“Evalrus?”

queried my ten year old daughter. I could see she was having difficulty with lexical analysis of my project’s name. After a brief but lengthy explanation it was obvious that we should have a mascot for this project. She and I collaborated to come up with a suitable animal. Here is the result:

The Evalrus

From now on, the RPL prompt will say evalrus:001>.

Tokenizing

For lexical analysis I decided not to take the easy regex way out. I want to learn how to do this myself so I’m going to tokenize the input String with my own state machine. Here are the building blocks I’ve resulted in after a couple attempts.

The tokenize() function signature takes a String of source code and returns Result<Vec<Token>, ParseError> where Token is:

struct Token {
    pos: SourcePos,
    token: TokenType,
}

// line number and character number
type SourcePos = (u32, u32);

// very simple for now, not even numbers
enum TokenType {
    OpenBracket,
    CloseBracket,
    Symbol(String),
}

SourcePos represents the line number and character position in the line of the token and I expect we’ll be propagating these numbers throughout to helpfully report errors.
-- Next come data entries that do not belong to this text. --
$ cat config.mk
export PLATFORM = sky130hd
export DESIGN_NAME = data_memory
export DESIGN_NICKNAME = d
export VERILOG_FILES = /design/src/rtl/data_memory.sv
export SDC_FILE = /design/constraint.sdc
export NUM_CORES = 1
export LEC_CHECK = 0
export ABC_AREA = 1
export CAP_MARGIN = 25
export CORE_UTILIZATION = 28
export DETAILED_ROUTE_END_ITERATION = 10
export DONT_BUFFER_PORTS = 1
export GPL_ROUTABILITY_DRIVEN = 0
export PLACE_DENSITY = 0.46
export SLEW_MARGIN = 5
export SYNTH_ARGS = -nofsm -noshare
export SYNTH_HDL_FRONTEND = slang
export SYNTH_SLANG_ARGS = --single-unit
$ cat constraint.sdc
create_clock -name clock -period 1.64 [get_ports clock]
set_input_delay 0.164 -clock clock [delete_from_list [all_inputs] [get_ports clock]]
set_output_delay 0.164 -clock clock [all_outputs]
set_load 0.02 [all_outputs]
The inner state machine loop looks like the below code section. I’ve very sensibly decided that tab characters are not going to be valid indentation so this is an opportunity to use the ParseError type.

loop {
    match current {
        Some(TAB) =>
            return Err(ParseError::new(
                (lineno, charno),
                String::from("tabs are not valid whitespace"))),

        Some(SPACE) => current = chars.next(),

        Some(OPEN_BRACKET) => {
            tokens.push(Token::new((lineno, charno), OpenBracket));
            current = chars.next();
        }

        Some(CLOSE_BRACKET) => {
            tokens.push(Token::new((lineno, charno), CloseBracket));
            current = chars.next();
        }

        // EOL
        None => break,
    }

    charno += 1;
}

The above code handles single character tokens (brackets, whitespace) and the single invalid tab-character case.

Multi-character tokens must be consumed one character at a time until a terminating character is reached. Terminating characters are any that cannot be part of a symbol (in this case, brackets and whitespace.)
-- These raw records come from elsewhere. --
[src/rtl/codec_i2c_arbiter.sv]
// Round-robin arbiter sharing one codec I2C write master between N_REQ sources.
// Prepends DEV_ADDR to the granted word and runs the go/ack/ready handshake with a timeout.
module codec_i2c_arbiter #(
  parameter int unsigned N_REQ       = 2,
  parameter logic [7:0]  DEV_ADDR    = 8'h34,
  parameter int unsigned TIMEOUT_CYC = 65535
) (
  input  logic                 clk,
  input  logic                 rst_n,
  input  logic [N_REQ-1:0]     req,
  input  logic [16*N_REQ-1:0]  req_data,
  output logic [N_REQ-1:0]     grant,
  output logic [N_REQ-1:0]     done,
  output logic                 err,
  output logic                 busy,
  output logic [23:0]          i2c_data,
  output logic                 i2c_go,
  input  logic                 i2c_ack,
  input  logic                 i2c_ready,
  input  logic                 i2c_nack
);

  localparam int unsigned PW = $clog2(N_REQ);
  localparam int unsigned CW = $clog2(TIMEOUT_CYC + 1);
  localparam logic [PW:0]   N_REQ_W  = (PW+1)'(N_REQ);
  localparam logic [CW-1:0] CNT_LAST = CW'(TIMEOUT_CYC - 1);

  // WAIT_GAP is the cycle after ack where i2c_ready is still stale from the master.
  typedef enum logic [1:0] {IDLE, WAIT_ACK, WAIT_GAP, WAIT_DONE} state_t;

  state_t            state, state_d;
  logic [PW-1:0]     rr_ptr, rr_d;
  logic [CW-1:0]     cnt, cnt_d;
  logic [N_REQ-1:0]  grant_d, done_d;
  logic              err_d, busy_d, go_d;
  logic [23:0]       data_d;
  logic              pick_valid;
  logic [PW-1:0]     pick_idx;
  logic              timeout;
  logic              finish, fin_err;
  logic [15:0]       words [N_REQ];

  for (genvar gi = 0; gi < int'(N_REQ); gi++) begin : g_word
    assign words[gi] = req_data[16*gi +: 16];
  end

  assign timeout = (cnt == CNT_LAST);

  // Search from rr_ptr+1 upward (mod N_REQ); descending loop leaves the nearest hit.
  always_comb begin : rr_pick
    logic [PW:0] cand;
    pick_valid = 1'b0;
    pick_idx   = '0;
    cand       = '0;
    for (int i = int'(N_REQ); i >= 1; i--) begin
      cand = {1'b0, rr_ptr} + (PW+1)'(i);
      if (cand >= N_REQ_W) cand = cand - N_REQ_W;
      if (req[cand[PW-1:0]]) begin
        pick_valid = 1'b1;
        pick_idx   = cand[PW-1:0];
      end
    end
  end

  always_ff @(posedge clk) begin : state_reg
    if (!rst_n) state <= IDLE;
    else        state <= state_d;
  end

  // Next state and next registered outputs; timeout outranks ack/ready.
  always_comb begin : fsm_next
    state_d = state;
    grant_d = grant;
    done_d  = '0;
    err_d   = 1'b0;
    busy_d  = busy;
    go_d    = i2c_go;
    data_d  = i2c_data;
    rr_d    = rr_ptr;
    cnt_d   = cnt;
    finish  = 1'b0;
    fin_err = 1'b0;
    if (state != IDLE) cnt_d = cnt + CW'(1);
    case (state)
      IDLE: begin
        // Issue is held off during the done cycle so the old owner's req can drop.
        if (pick_valid && i2c_ready && (done == '0)) begin
          grant_d           = '0;
          grant_d[pick_idx] = 1'b1;
          busy_d            = 1'b1;
          go_d              = 1'b1;
          data_d            = {DEV_ADDR, words[pick_idx]};
          rr_d              = pick_idx;
          cnt_d             = '0;
          state_d           = WAIT_ACK;
        end
      end
      WAIT_ACK: begin
        if (timeout) begin
          finish  = 1'b1;
          fin_err = 1'b1;
        end else if (i2c_ack) begin
          go_d    = 1'b0;
          state_d = WAIT_GAP;
        end
      end
      WAIT_GAP: begin
        if (timeout) begin
          finish  = 1'b1;
          fin_err = 1'b1;
        end else begin
          state_d = WAIT_DONE;
        end
      end
      WAIT_DONE: begin
        if (timeout) begin
          finish  = 1'b1;
          fin_err = 1'b1;
        end else if (i2c_ready) begin
          finish  = 1'b1;
          fin_err = i2c_nack;
        end
      end
      default: state_d = IDLE;
    endcase
    if (finish) begin
      state_d = IDLE;
      done_d  = grant;
      err_d   = fin_err;
      grant_d = '0;
      busy_d  = 1'b0;
      go_d    = 1'b0;
      cnt_d   = '0;
    end
  end

  always_ff @(posedge clk) begin : out_reg
    if (!rst_n) begin
      grant    <= '0;
      done     <= '0;
      err      <= 1'b0;
      busy     <= 1'b0;
      i2c_go   <= 1'b0;
      i2c_data <= '0;
      rr_ptr   <= PW'(N_REQ - 1);
      cnt      <= '0;
    end else begin
      grant    <= grant_d;
      done     <= done_d;
      err      <= err_d;
      busy     <= busy_d;
      i2c_go   <= go_d;
      i2c_data <= data_d;
      rr_ptr   <= rr_d;
      cnt      <= cnt_d;
    end
  end

endmodule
For this I have a quick and simple closure that returns true if the given character is in a list of characters that indicate the end of the symbol:

let terminating = [OPEN_BRACKET, CLOSE_BRACKET, SPACE, TAB];
let is_terminating = |c: char| terminating.iter().any(|t| c == *t);

I’m not so great at recognizing the optimal Rustacious Iterator use patterns so perhaps there’s a more concise way of expressing that? In Python I’d just say if c in terminating:....

I’ve pulled out the match branch for symbols to highlight it separately below:

        Some(non_terminating) => {
            let symbol_begin = charno;

            let mut symbol = String::from("");
            symbol.push(non_terminating);

            // consume symbol
            loop {
                current = chars.next();
                if let Some(c) = current {
                    if is_terminating(c) {
                        break;
                    } else {
                        symbol.push(c);
                        charno += 1;
                    }
                } else {
                    break;
                }
            }

            // complete symbol
            tokens.push(Token::new((lineno, symbol_begin), Symbol(symbol)));
        }

I’m not totally happy that that code is as pretty as it could be, the loop and break conditions could surely be refactored. Suggestions welcome!

The final state of the code at this point is tagged here.

Up next…

This is the first code update for which there are #[test]s and I expect to continue writing tests from now on.

The next step is parsing the tokens into a syntax tree. Since this is a Lisp, it’s going to simply consist of nested cons cells and symbols for now. In future stages we’ll add more types such as strings and numbers, adding syntax for them too.

Ack

Thanks to Bob Nystrom’s excellent new series on interpreters, which I scanned (haha) to help find a better code structure for the lexing state machine than my first attempt.